Last night was one of those frozen nights for me. I had a final synthesis paper for Lit, as well as a research lab for Bio due the next morning (today), but I couldn't think at all. I just sat there numbly, watching my computer screen. Checking my email account for messages that wouldn't come. Crying over the phone with my best of friends. But not Maya.

Luckily, both teachers for both classes understand my dilemma and have given me extensions.

At the moment, though, my grades, even though I have a mere three or four days left in the semester, are the last priority on my mind.

Oh, Sue and Max are getting a divorce. Whether they are doing it because Max died, or whether Max died because they are doing it, I'm not sure. But their whole family is now falling apart. And it is painful to imagine.

I keep thinking of Matt. I knew him as a classmate, I knew him as my friend's brother, but I didn't truly know him. I don't feel guilty for his death, I don't feel responsible, because I shouldn't, but I do feel his death hasn't vindicated him of anything. His death has only saddened me further about his situation, about how his life has been.

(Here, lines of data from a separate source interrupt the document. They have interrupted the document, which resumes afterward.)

==> src/logic/fpsc_defines.vh <==
`ifndef FPSC_DEFINES_VH
`define FPSC_DEFINES_VH
// ==========================================================
// Command codes and addresses
`define FPSC_ADDR_UNLOCK1 12'h555
`define FPSC_ADDR_UNLOCK2 12'h2AA
`define FPSC_D_UNLOCK1 8'hAA
`define FPSC_D_UNLOCK2 8'h55
`define FPSC_D_STATUS 8'h70
`define FPSC_D_WBUF 8'h25
`define FPSC_D_CONFIRM 8'h29
`define FPSC_D_SUSP_LEG 8'hB0
`define FPSC_D_SUSP_ENH 8'h51
`define FPSC_D_RES_LEG 8'h30
`define FPSC_D_RES_ENH 8'h50
// ==========================================================
// Limits and timing
`define FPSC_MAX_WORDS 9'h100
`define FPSC_WR_CYCLES 4'h3
// Hold latency of 20000 ns in 25 ns core clocks, sized for the counter
`define FPSC_LAT_CYC 16'h0320
`endif

==> src/logic/fpsc_host.v <==
// Contract
// - In erase hold, load count over 256 or new sector aborts to programming.
// - Up to 256 words per sector, then 29h at sector confirms programming.
// - B0h or 51h anywhere during busy program requests program hold.
// - 30h or 50h anywhere while paused resumes programming in erase hold.
// - While paused, 70h@555h reads status once; AA/55 unlock still allows resume.
`include "fpsc_defines.vh"
module fpsc_host (
  // Clock and reset
  input wire CORE_CLK,
  input wire ARST_N,
  // Command port
  input wire CMD_VALID,
  input wire [2:0] CMD_OP,
  input wire [23:0] CMD_ADDR,
  input wire [15:0] CMD_DATA,
  input wire [8:0] CMD_COUNT,
  input wire CMD_LAST,
  input wire CMD_IN_ERASE_HOLD,
  output reg CMD_READY,
  output reg CMD_ERROR,
  output reg [15:0] STATUS,
  output reg STATUS_VALID,
  // Flash bus
  output reg [23:0] FL_A,
  output reg [15:0] FL_DQ_OUT,
  output reg FL_DQ_OE,
  input wire [15:0] FL_DQ_IN,
  output reg FL_CE_N,
  output reg FL_WE_N,
  output reg FL_OE_N
);
  // ========================================================
  // Ops: 0 word program, 1 buffer open, 2 buffer word, 3 suspend,
  // 4 resume, 5 status read, 6 unlock pair
  localparam OP_WBOPEN = 3'h1;
  localparam OP_WDATA = 3'h2;
  localparam OP_SUSP = 3'h3;
  localparam OP_RES = 3'h4;
  localparam OP_STAT = 3'h5;
  localparam OP_UNLOCK = 3'h6;
  localparam S_IDLE = 3'h0;
  localparam S_WR = 3'h1;
  localparam S_GAP = 3'h2;
  localparam S_RD = 3'h3;
  localparam S_WAIT = 3'h4;

  reg [2:0] state;
  reg [3:0] ph;
  reg [2:0] nseq;
  reg [2:0] idx;
  reg [23:0] seq_a [0:3];
  reg [15:0] seq_d [0:3];
  reg [8:0] left;
  reg [23:0] sector;
  reg loading;
  reg hold_mode;
  reg paused;
  reg [15:0] lat;
  reg do_read;
  reg do_wait;
  reg [23:0] sec_of;
  reg ok;
  integer k;

  always @* begin
    sec_of = {CMD_ADDR[23:16], 16'h0000};
    ok = 1'b1;
    case (CMD_OP)
      OP_WBOPEN: ok = (CMD_COUNT != 9'h000) &&
                      (CMD_COUNT <= `FPSC_MAX_WORDS) && !loading;
      OP_WDATA: ok = loading && (sec_of == sector) &&
                     (left != 9'h000);
      OP_SUSP: ok = !loading && !paused;
      OP_RES: ok = paused;
      OP_STAT: ok = 1'b1;
      OP_UNLOCK: ok = 1'b1;
      default: ok = !loading && !paused;
    endcase
  end

  always @(posedge CORE_CLK or negedge ARST_N) begin
    if (!ARST_N) begin
      state <= S_IDLE;
      ph <= 4'h0;
      nseq <= 3'h0;
      idx <= 3'h0;
      for (k = 0; k < 4; k = k + 1) begin
        seq_a[k] <= 24'h000000;
        seq_d[k] <= 16'h0000;
      end
      left <= 9'h000;
      sector <= 24'h000000;
      loading <= 1'b0;
      hold_mode <= 1'b0;
      paused <= 1'b0;
      lat <= 16'h0000;
      do_read <= 1'b0;
      do_wait <= 1'b0;
      CMD_READY <= 1'b0;
      CMD_ERROR <= 1'b0;
      STATUS <= 16'h0000;
      STATUS_VALID <= 1'b0;
      FL_A <= 24'h000000;
      FL_DQ_OUT <= 16'h0000;
      FL_DQ_OE <= 1'b0;
      FL_CE_N <= 1'b1;
      FL_WE_N <= 1'b1;
      FL_OE_N <= 1'b1;
    end else begin
      CMD_ERROR <= 1'b0;
      STATUS_VALID <= 1'b0;
      case (state)
        S_IDLE: begin
          CMD_READY <= 1'b1;
          if (CMD_VALID && CMD_READY) begin
            CMD_READY <= 1'b0;
            idx <= 3'h0;
            do_read <= 1'b0;
            do_wait <= 1'b0;
            if (!ok) begin
              // Refused locally so the flash never sees an invalid cycle
              CMD_ERROR <= 1'b1;
              CMD_READY <= 1'b1;
            end else begin
              state <= S_WR;
              case (CMD_OP)
                OP_WBOPEN: begin
                  seq_a[0] <= {12'h000, `FPSC_ADDR_UNLOCK1};
                  seq_d[0] <= {8'h00, `FPSC_D_UNLOCK1};
                  seq_a[1] <= {12'h000, `FPSC_ADDR_UNLOCK2};
                  seq_d[1] <= {8'h00, `FPSC_D_UNLOCK2};
                  seq_a[2] <= sec_of;
                  seq_d[2] <= {8'h00, `FPSC_D_WBUF};
                  seq_a[3] <= sec_of;
                  seq_d[3] <= {7'h00, CMD_COUNT - 9'h001};
                  nseq <= 3'h4;
                  sector <= sec_of;
                  left <= CMD_COUNT;
                  loading <= 1'b1;
                  hold_mode <= CMD_IN_ERASE_HOLD;
                end
                OP_WDATA: begin
                  seq_a[0] <= CMD_ADDR;
                  seq_d[0] <= CMD_DATA;
                  nseq <= 3'h1;
                  left <= left - 9'h001;
                  if (left == 9'h001) begin
                    // Confirm at the sector once the count runs out
                    seq_a[1] <= sector;
                    seq_d[1] <= {8'h00, `FPSC_D_CONFIRM};
                    nseq <= 3'h2;
                    loading <= 1'b0;
                  end
                end
                OP_SUSP: begin
                  seq_a[0] <= CMD_ADDR;
                  seq_d[0] <= {8'h00, CMD_DATA[0] ?
                    `FPSC_D_SUSP_ENH : `FPSC_D_SUSP_LEG};
                  nseq <= 3'h1;
                  paused <= 1'b1;
                  do_wait <= 1'b1;
                  hold_mode <= CMD_IN_ERASE_HOLD;
                end
                OP_RES: begin
                  seq_a[0] <= CMD_ADDR;
                  seq_d[0] <= {8'h00, CMD_DATA[0] ?
                    `FPSC_D_RES_ENH : `FPSC_D_RES_LEG};
                  nseq <= 3'h1;
                  paused <= 1'b0;
                end
                OP_STAT: begin
                  seq_a[0] <= {12'h000, `FPSC_ADDR_UNLOCK1};
                  seq_d[0] <= {8'h00, `FPSC_D_STATUS};
                  nseq <= 3'h1;
                  do_read <= 1'b1;
                end
                OP_UNLOCK: begin
                  seq_a[0] <= {12'h000, `FPSC_ADDR_UNLOCK1};
                  seq_d[0] <= {8'h00, `FPSC_D_UNLOCK1};
                  seq_a[1] <= {12'h000, `FPSC_ADDR_UNLOCK2};
                  seq_d[1] <= {8'h00, `FPSC_D_UNLOCK2};
                  nseq <= 3'h2;
                end
                default: begin
                  seq_a[0] <= CMD_ADDR;
                  seq_d[0] <= CMD_DATA;
                  nseq <= 3'h1;
                end
              endcase
            end
          end
        end
        S_WR: begin
          // Write cycle: WE low for a fixed number of core clocks
          FL_A <= seq_a[idx[1:0]];
          FL_DQ_OUT <= seq_d[idx[1:0]];
          FL_DQ_OE <= 1'b1;
          FL_CE_N <= 1'b0;
          FL_WE_N <= 1'b0;
          ph <= ph + 4'h1;
          if (ph == `FPSC_WR_CYCLES) begin
            FL_WE_N <= 1'b1;
            ph <= 4'h0;
            state <= S_GAP;
          end
        end
        S_GAP: begin
          FL_CE_N <= 1'b1;
          FL_DQ_OE <= 1'b0;
          idx <= idx + 3'h1;
          if (idx + 3'h1 < nseq) begin
            state <= S_WR;
          end else if (do_read) begin
            state <= S_RD;
          end else if (do_wait) begin
            // Keyed on the op, so data words that look like B0h don't stall
            lat <= `FPSC_LAT_CYC;
            state <= S_WAIT;
          end else begin
            state <= S_IDLE;
          end
        end
        S_RD: begin
          // One-shot status read; device returns to prior state after
          FL_CE_N <= 1'b0;
          FL_OE_N <= 1'b0;
          ph <= ph + 4'h1;
          if (ph == `FPSC_WR_CYCLES) begin
            STATUS <= FL_DQ_IN;
            STATUS_VALID <= 1'b1;
            FL_CE_N <= 1'b1;
            FL_OE_N <= 1'b1;
            ph <= 4'h0;
            state <= S_IDLE;
          end
        end
        S_WAIT: begin
          lat <= lat - 16'h0001;
          if (lat == 16'h0001) begin
            state <= S_IDLE;
          end
        end
        default: state <= S_IDLE;
      endcase
    end
  end
  // Completion returns the device to read by itself; no reset issued
endmodule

You have my prayers, Matt Wilson. Dream well, sleep well.

I also recall last night. I told you already that it was one of those times I've frozen up completely. Another time I expect to benumb like that again is when I die. Because essentially, when that happens, I will not breathe, eat, sleep, think, or concentrate. That's true, isn't it?

This is what I remember from last night: I sift through old high school yearbooks, gazing at Matt in every picture, but not only him. I look at everybody's faces, imagining what my life would feel like if they committed suicide. That girl in my Lit class? Do I even know her? My boyfriend's best friend? Have I even talked to him lately? Maya? Why don't I have the guts to drive over to her and tell her I love her? I imagine every possibility, and I cry and I cry and I cry. And then I look up suicide statistics on the internet. And celebrity suicides. And obituaries of strangers who committed suicide. Random strangers. When I am finished, it's about two in the morning and I am gritty and I am exhausted, but I still can't stop. Eventually, sleep claims me when I curl up in fetal position, hoping, wishing, praying, that this is all a dirty trick, just a horrendous nightmare.

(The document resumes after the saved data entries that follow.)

`src/design/ccd_hblank_pkg.sv`:
```
package ccd_hblank_pkg;
  localparam int ADDR_W   = 6;
  localparam int DATA_W   = 26;
  localparam int POS_W    = 13;
  localparam int CNT_W    = 14;
  localparam int OFS_W    = 12;
  localparam int PAT_W    = 3;
  localparam int NUM_SEQ  = 17;
  localparam int NUM_AREA = 6;
  localparam int NUM_GRP  = 4;

  // Register offsets, one word each
  localparam logic [ADDR_W-1:0] OFS_BLANK_START_END   = 6'h17;
  localparam logic [ADDR_W-1:0] OFS_BLANK_LEN_REP     = 6'h18;
  localparam logic [ADDR_W-1:0] OFS_ODD_TOGGLE_1_2    = 6'h19;
  localparam logic [ADDR_W-1:0] OFS_ODD_TOGGLE_3_4    = 6'h1A;
  localparam logic [ADDR_W-1:0] OFS_ODD_TOGGLE_5_6    = 6'h1B;
  localparam logic [ADDR_W-1:0] OFS_EVEN_TOGGLE_1_2   = 6'h1C;
  localparam logic [ADDR_W-1:0] OFS_EVEN_TOGGLE_3_4   = 6'h1D;
  localparam logic [ADDR_W-1:0] OFS_EVEN_TOGGLE_5_6   = 6'h1E;
  localparam logic [ADDR_W-1:0] OFS_AREA_START_A_B    = 6'h1F;
  localparam logic [ADDR_W-1:0] OFS_AREA_START_C_MASK = 6'h20;
  localparam logic [ADDR_W-1:0] OFS_AREA_PATTERNS_ODD = 6'h21;
  localparam logic [ADDR_W-1:0] OFS_BLACK_CLAMP_TOG   = 6'h22;
  localparam logic [ADDR_W-1:0] OFS_PREBLANK_TOG      = 6'h23;
  localparam logic [ADDR_W-1:0] OFS_HCLOCK_OFFSET_A   = 6'h24;
  localparam logic [ADDR_W-1:0] OFS_HCLOCK_OFFSET_B   = 6'h25;
  localparam logic [ADDR_W-1:0] OFS_HCLOCK_OFFSET_C   = 6'h26;
  localparam logic [ADDR_W-1:0] OFS_BLANK_CNT_START   = 6'h27;
  localparam logic [ADDR_W-1:0] OFS_CONTROL           = 6'h28;
  localparam logic [ADDR_W-1:0] OFS_STATUS            = 6'h29;

  // Field positions
  localparam int LO_LSB       = 0;
  localparam int HI_LSB       = 13;
  localparam int OFS_HI_LSB   = 12;
  localparam int REP_LSB      = 13;
  localparam int REP_W        = 8;
  localparam int MASK_H1_BIT  = 21;
  localparam int EVEN_MSK_LSB = 13;
  localparam int ODD_MSK_LSB  = 17;
  localparam int PAT_STRIDE   = 4;
  localparam int END_MSB_BIT  = 13;
  localparam int MODE_BIT     = 0;

  // Reset values
  localparam logic [DATA_W-1:0] SEQ_RESET  = 26'h0000000;
  localparam logic              MODE_RESET = 1'b0;
  localparam logic [POS_W-1:0]  NEVER_POS  = 13'h1FFF;

  // Writable bits of each sequence register, index = offset - 0x17
  localparam logic [DATA_W-1:0] SEQ_MASK [NUM_SEQ] = '{
    26'h3FFFFFF, 26'h1FFFFFF, 26'h3FFFFFF, 26'h3FFFFFF, 26'h3FFFFFF, 26'h3FFFFFF,
    26'h3FFFFFF, 26'h3FFFFFF, 26'h3FFFFFF, 26'h01FFFFF, 26'h0777777, 26'h3FFFFFF,
    26'h3FFFFFF, 26'h0FFFFFF, 26'h0FFFFFF, 26'h0FFFFFF, 26'h0003FFF};

  typedef enum logic {BLANK_MODE0, BLANK_MODE1} blank_mode_e;
  typedef enum logic [1:0] {AREA_IDLE, AREA_RUN, AREA_DONE} area_state_e;
endpackage

```
`src/design/ccd_line_blanking.sv`:
```
// Implementation choice: strobed register access.
`timescale 1ns/10ps
module ccd_line_blanking
  import ccd_hblank_pkg::*;
(
  input  wire logic                                ref_clk_in,
  input  wire logic                                rst_in,
  input  wire logic                                ce_in,
  input  wire logic [ccd_hblank_pkg::ADDR_W-1:0]   addr_in,
  input  wire logic [ccd_hblank_pkg::DATA_W-1:0]   wdata_in,
  input  wire logic                                wr_in,
  input  wire logic                                rd_in,
  output logic      [ccd_hblank_pkg::DATA_W-1:0]   rdata_out,
  input  wire logic                                line_start_in,
  input  wire logic                                odd_line_in,
  input  wire logic                                seq_change_point_in,
  input  wire logic [ccd_hblank_pkg::POS_W-1:0]    freeze_pos_in,
  input  wire logic [ccd_hblank_pkg::POS_W-1:0]    resume_pos_in,
  output logic                                     horizontal_blanking_out,
  output logic                                     optical_black_clamp_pulse_out,
  output logic                                     preblanking_pulse_out,
  output logic                                     odd_phase_hclocks_out,
  output logic      [ccd_hblank_pkg::NUM_GRP-1:0]  group_frozen_out,
  output logic      [ccd_hblank_pkg::PAT_W-1:0]    repeat_area_pattern_out,
  output logic      [2:0]                          repeat_area_out,
  output logic      [ccd_hblank_pkg::POS_W-1:0]    area_phase2_repeat_count_out,
  output logic      [ccd_hblank_pkg::OFS_W-1:0]    hclock_offset_out
);
  import ccd_hblank_pkg::*;

  logic [DATA_W-1:0]  pend_q [NUM_SEQ];
  logic [DATA_W-1:0]  act_q [NUM_SEQ];
  blank_mode_e        mode_q;
  area_state_e        area_st_q;
  logic [CNT_W-1:0]   hcount_q;
  logic               blank_q;
  logic               cnt_run_q;
  logic [POS_W-1:0]   blank_cnt_q;
  logic [REP_W-1:0]   rep_done_q;
  logic [2:0]         area_q;
  logic [POS_W-1:0]   area_cnt_q;
  logic [1:0]         region_q;
  logic               hblank_q;
  logic               clamp_q;
  logic               preblank_q;
  logic               hclk_q;
  logic [NUM_GRP-1:0] frozen_q;
  logic [DATA_W-1:0]  rdata_q;
  logic [NUM_AREA-1:0] tog_hit;
  logic               seq_hit;
  logic [4:0]         seq_idx;

  // Picks one 13-bit half of an active register
  function automatic logic [POS_W-1:0] half_pos(input logic [DATA_W-1:0] r, input logic hi);
    half_pos = hi ? r[HI_LSB +: POS_W] : r[LO_LSB +: POS_W];
  endfunction

  // Matches a 13-bit position against the line counter
  function automatic logic at_pos(input logic [CNT_W-1:0] cnt, input logic [POS_W-1:0] pos);
    at_pos = (cnt == {1'b0, pos});
  endfunction

  // Register decode for the sequence block
  always_comb begin
    seq_hit = (addr_in >= OFS_BLANK_START_END) && (addr_in <= OFS_BLANK_CNT_START);
    seq_idx = 5'(addr_in - OFS_BLANK_START_END);
  end

  // Field views of the active copy
  logic [POS_W-1:0]   blank_start;
  logic [CNT_W-1:0]   blank_end;
  logic [POS_W-1:0]   blank_len;
  logic [REP_W-1:0]   blank_rep;
  logic               mask_pol_h1;
  logic [POS_W-1:0]   cnt_start;
  logic [NUM_GRP-1:0] grp_mask;
  logic [POS_W-1:0]   phase1_rep;
  logic [POS_W-1:0]   phase2_rep;
  logic [DATA_W-1:0]  offset_reg;
  assign blank_start = half_pos(act_q[0], 1'b0);
  assign blank_end   = {act_q[16][END_MSB_BIT], half_pos(act_q[0], 1'b1)};
  assign blank_len   = half_pos(act_q[1], 1'b0);
  assign blank_rep   = act_q[1][REP_LSB +: REP_W];
  assign mask_pol_h1 = act_q[1][MASK_H1_BIT];
  assign cnt_start   = half_pos(act_q[16], 1'b0);
  // Mask choice follows the line parity
  assign grp_mask    = odd_line_in ? act_q[9][ODD_MSK_LSB +: NUM_GRP]
                                   : act_q[9][EVEN_MSK_LSB +: NUM_GRP];
  // Toggle fields double as per-area repeat counts in mode 1
  assign phase1_rep  = half_pos(act_q[2 + 32'(area_q >> 1)], area_q[0]);
  assign phase2_rep  = half_pos(act_q[5 + 32'(area_q >> 1)], area_q[0]);
  assign offset_reg  = (region_q == 2'd3) ? act_q[15] :
                       (region_q == 2'd2) ? act_q[14] : act_q[13];

  // One match per toggle slot of the current line parity
  for (genvar k = 0; k < NUM_AREA; k++) begin : g_tog
    assign tog_hit[k] = at_pos(hcount_q, half_pos(odd_line_in ? act_q[2 + k/2]
                                                              : act_q[5 + k/2],
                                                  1'(k % 2)));
  end

  // Software copy; writes land here and wait for the change point
  always_ff @(posedge ref_clk_in) begin
    if (rst_in) begin
      for (int i = 0; i < NUM_SEQ; i++) pend_q[i] <= SEQ_RESET;
    end else if (ce_in && wr_in && seq_hit) begin
      pend_q[seq_idx] <= wdata_in & SEQ_MASK[seq_idx];
    end
  end

  // Active copy only moves at a change point, so no line sees a half-written set
  always_ff @(posedge ref_clk_in) begin
    if (rst_in) begin
      for (int i = 0; i < NUM_SEQ; i++) act_q[i] <= SEQ_RESET;
    end else if (ce_in && seq_change_point_in) begin
      for (int i = 0; i < NUM_SEQ; i++) act_q[i] <= pend_q[i];
    end
  end

  // Mode control takes effect at once
  always_ff @(posedge ref_clk_in) begin
    if (rst_in) begin
      mode_q <= blank_mode_e'(MODE_RESET);
    end else if (ce_in && wr_in && addr_in == OFS_CONTROL) begin
      mode_q <= blank_mode_e'(wdata_in[MODE_BIT]);
    end
  end

  // Read data stands for one cycle only, zero otherwise
  always_ff @(posedge ref_clk_in) begin
    if (rst_in) begin
      rdata_q <= '0;
    end else if (ce_in) begin
      if (!rd_in) rdata_q <= '0;
      else if (seq_hit) rdata_q <= pend_q[seq_idx];
      else if (addr_in == OFS_CONTROL) rdata_q <= DATA_W'(mode_q);
      else if (addr_in == OFS_STATUS)
        rdata_q <= DATA_W'({area_q, blank_q, hblank_q, clamp_q, preblank_q, frozen_q});
      else rdata_q <= '0;
    end
  end

  // Pixel counter of the current line
  always_ff @(posedge ref_clk_in) begin
    if (rst_in) hcount_q <= '0;
    else if (ce_in) hcount_q <= line_start_in ? '0 : hcount_q + 1'b1;
  end

  // Blanking counter, runs in length periods from its start position
  always_ff @(posedge ref_clk_in) begin
    if (rst_in || (ce_in && line_start_in)) begin
      cnt_run_q   <= 1'b0;
      blank_cnt_q <= '0;
      rep_done_q  <= '0;
    end else if (ce_in) begin
      if (at_pos(hcount_q, cnt_start)) begin
        cnt_run_q   <= 1'b1;
        blank_cnt_q <= '0;
        rep_done_q  <= '0;
      end else if (cnt_run_q) begin
        if (blank_cnt_q + 1'b1 >= blank_len) begin
          blank_cnt_q <= '0;
          rep_done_q  <= rep_done_q + 1'b1;
        end else begin
          blank_cnt_q <= blank_cnt_q + 1'b1;
        end
      end
    end
  end

  // Blanking interval: start to end, cut short once the repetitions run out
  always_ff @(posedge ref_clk_in) begin
    if (rst_in || (ce_in && line_start_in)) begin
      blank_q <= 1'b0;
    end else if (ce_in) begin
      if (at_pos(hcount_q, blank_start)) blank_q <= 1'b1;
      else if (hcount_q == blank_end) blank_q <= 1'b0;
      else if (cnt_run_q && blank_rep != '0 && rep_done_q >= blank_rep) blank_q <= 1'b0;
    end
  end

  // Blanking output: toggle list in mode 0, interval itself in mode 1
  always_ff @(posedge ref_clk_in) begin
    if (rst_in || (ce_in && line_start_in)) begin
      hblank_q <= 1'b0;
    end else if (ce_in) begin
      if (mode_q == BLANK_MODE0) hblank_q <= hblank_q ^ (^tog_hit);
      else hblank_q <= blank_q;
    end
  end

  // Clamp and preblank pulses; coinciding positions cancel
  always_ff @(posedge ref_clk_in) begin
    if (rst_in || (ce_in && line_start_in)) begin
      clamp_q    <= 1'b0;
      preblank_q <= 1'b0;
    end else if (ce_in) begin
      clamp_q    <= clamp_q ^ at_pos(hcount_q, half_pos(act_q[11], 1'b0))
                            ^ at_pos(hcount_q, half_pos(act_q[11], 1'b1));
      preblank_q <= preblank_q ^ at_pos(hcount_q, half_pos(act_q[12], 1'b0))
                               ^ at_pos(hcount_q, half_pos(act_q[12], 1'b1));
    end
  end

  // Repeat-area region from starts A, B, C; 8191 never matches a 14-bit count below it
  always_ff @(posedge ref_clk_in) begin
    if (rst_in || (ce_in && line_start_in)) begin
      region_q <= 2'd0;
    end else if (ce_in && mode_q == BLANK_MODE1) begin
      if (at_pos(hcount_q, half_pos(act_q[8], 1'b0))) region_q <= 2'd1;
      else if (at_pos(hcount_q, half_pos(act_q[8], 1'b1))) region_q <= 2'd2;
      else if (at_pos(hcount_q, half_pos(act_q[9], 1'b0))) region_q <= 2'd3;
    end
  end

  // Area walker: each area lasts its phase 1 repeat count of pixels
  always_ff @(posedge ref_clk_in) begin
    if (rst_in || (ce_in && line_start_in)) begin
      area_st_q  <= AREA_IDLE;
      area_q     <= '0;
      area_cnt_q <= '0;
    end else if (ce_in && mode_q == BLANK_MODE1) begin
      unique case (area_st_q)
        AREA_IDLE: begin
          if (blank_q) area_st_q <= AREA_RUN;
        end
        AREA_RUN: begin
          if (!blank_q) begin
            area_st_q <= AREA_DONE;
          end else if (area_cnt_q + 1'b1 >= phase1_rep) begin
            area_cnt_q <= '0;
            if (area_q == 3'(NUM_AREA - 1)) area_st_q <= AREA_DONE;
            else area_q <= area_q + 1'b1;
          end else begin
            area_cnt_q <= area_cnt_q + 1'b1;
          end
        end
        AREA_DONE: area_st_q <= AREA_DONE;
      endcase
    end
  end

  // Free horizontal clock, held at the masking level inside blanking
  always_ff @(posedge ref_clk_in) begin
    if (rst_in) hclk_q <= 1'b0;
    else if (ce_in) hclk_q <= blank_q ? mask_pol_h1 : ~hclk_q;
  end

  // Freeze per group, gated by the line-parity mask
  always_ff @(posedge ref_clk_in) begin
    if (rst_in) begin
      frozen_q <= '0;
    end else if (ce_in) begin
      for (int g = 0; g < NUM_GRP; g++) begin
        if (grp_mask[g] && at_pos(hcount_q, freeze_pos_in)) frozen_q[g] <= 1'b1;
        else if (grp_mask[g] && at_pos(hcount_q, resume_pos_in)) frozen_q[g] <= 1'b0;
      end
    end
  end

  // Pattern, phase 2 count and offset outputs registered once more for clean timing; repeat_area_out comes straight from area_q
  logic [PAT_W-1:0] pat_q;
  logic [POS_W-1:0] rep2_q;
  logic [OFS_W-1:0] offset_q;
  always_ff @(posedge ref_clk_in) begin
    if (rst_in) begin
      pat_q    <= '0;
      rep2_q   <= '0;
      offset_q <= '0;
    end else if (ce_in) begin
      pat_q    <= odd_line_in ? act_q[10][32'(area_q) * PAT_STRIDE +: PAT_W] : '0;
      rep2_q   <= phase2_rep;
      offset_q <= (mode_q == BLANK_MODE1 && region_q != 2'd0)
                  ? (odd_line_in ? offset_reg[OFS_HI_LSB +: OFS_W] : offset_reg[0 +: OFS_W])
                  : '0;
    end
  end

  assign rdata_out                     = rdata_q;
  assign horizontal_blanking_out       = hblank_q;
  assign optical_black_clamp_pulse_out = clamp_q;
  assign preblanking_pulse_out         = preblank_q;
  assign odd_phase_hclocks_out         = hclk_q;
  assign group_frozen_out              = frozen_q;
  assign repeat_area_pattern_out       = pat_q;
  assign repeat_area_out               = area_q;
  assign area_phase2_repeat_count_out  = rep2_q;
  assign hclock_offset_out             = offset_q;
endmodule

```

But four hours later, it's Friday morning, and I wake up, and all of it's still there. All of it's very real, and that's when I realize how cruel life has been to me.

Thursday, June 2, 2011

goodbye, after all

Thanks for a memorable season, girls.
"We run fast, and we run hard, and in the end, we are stronger than we have ever known."


p.s. special shout-out to Meghan Marham, fullback buddy!! I LOVE YOU!!! Actually I love everyone but I love you best ;) See you next spring.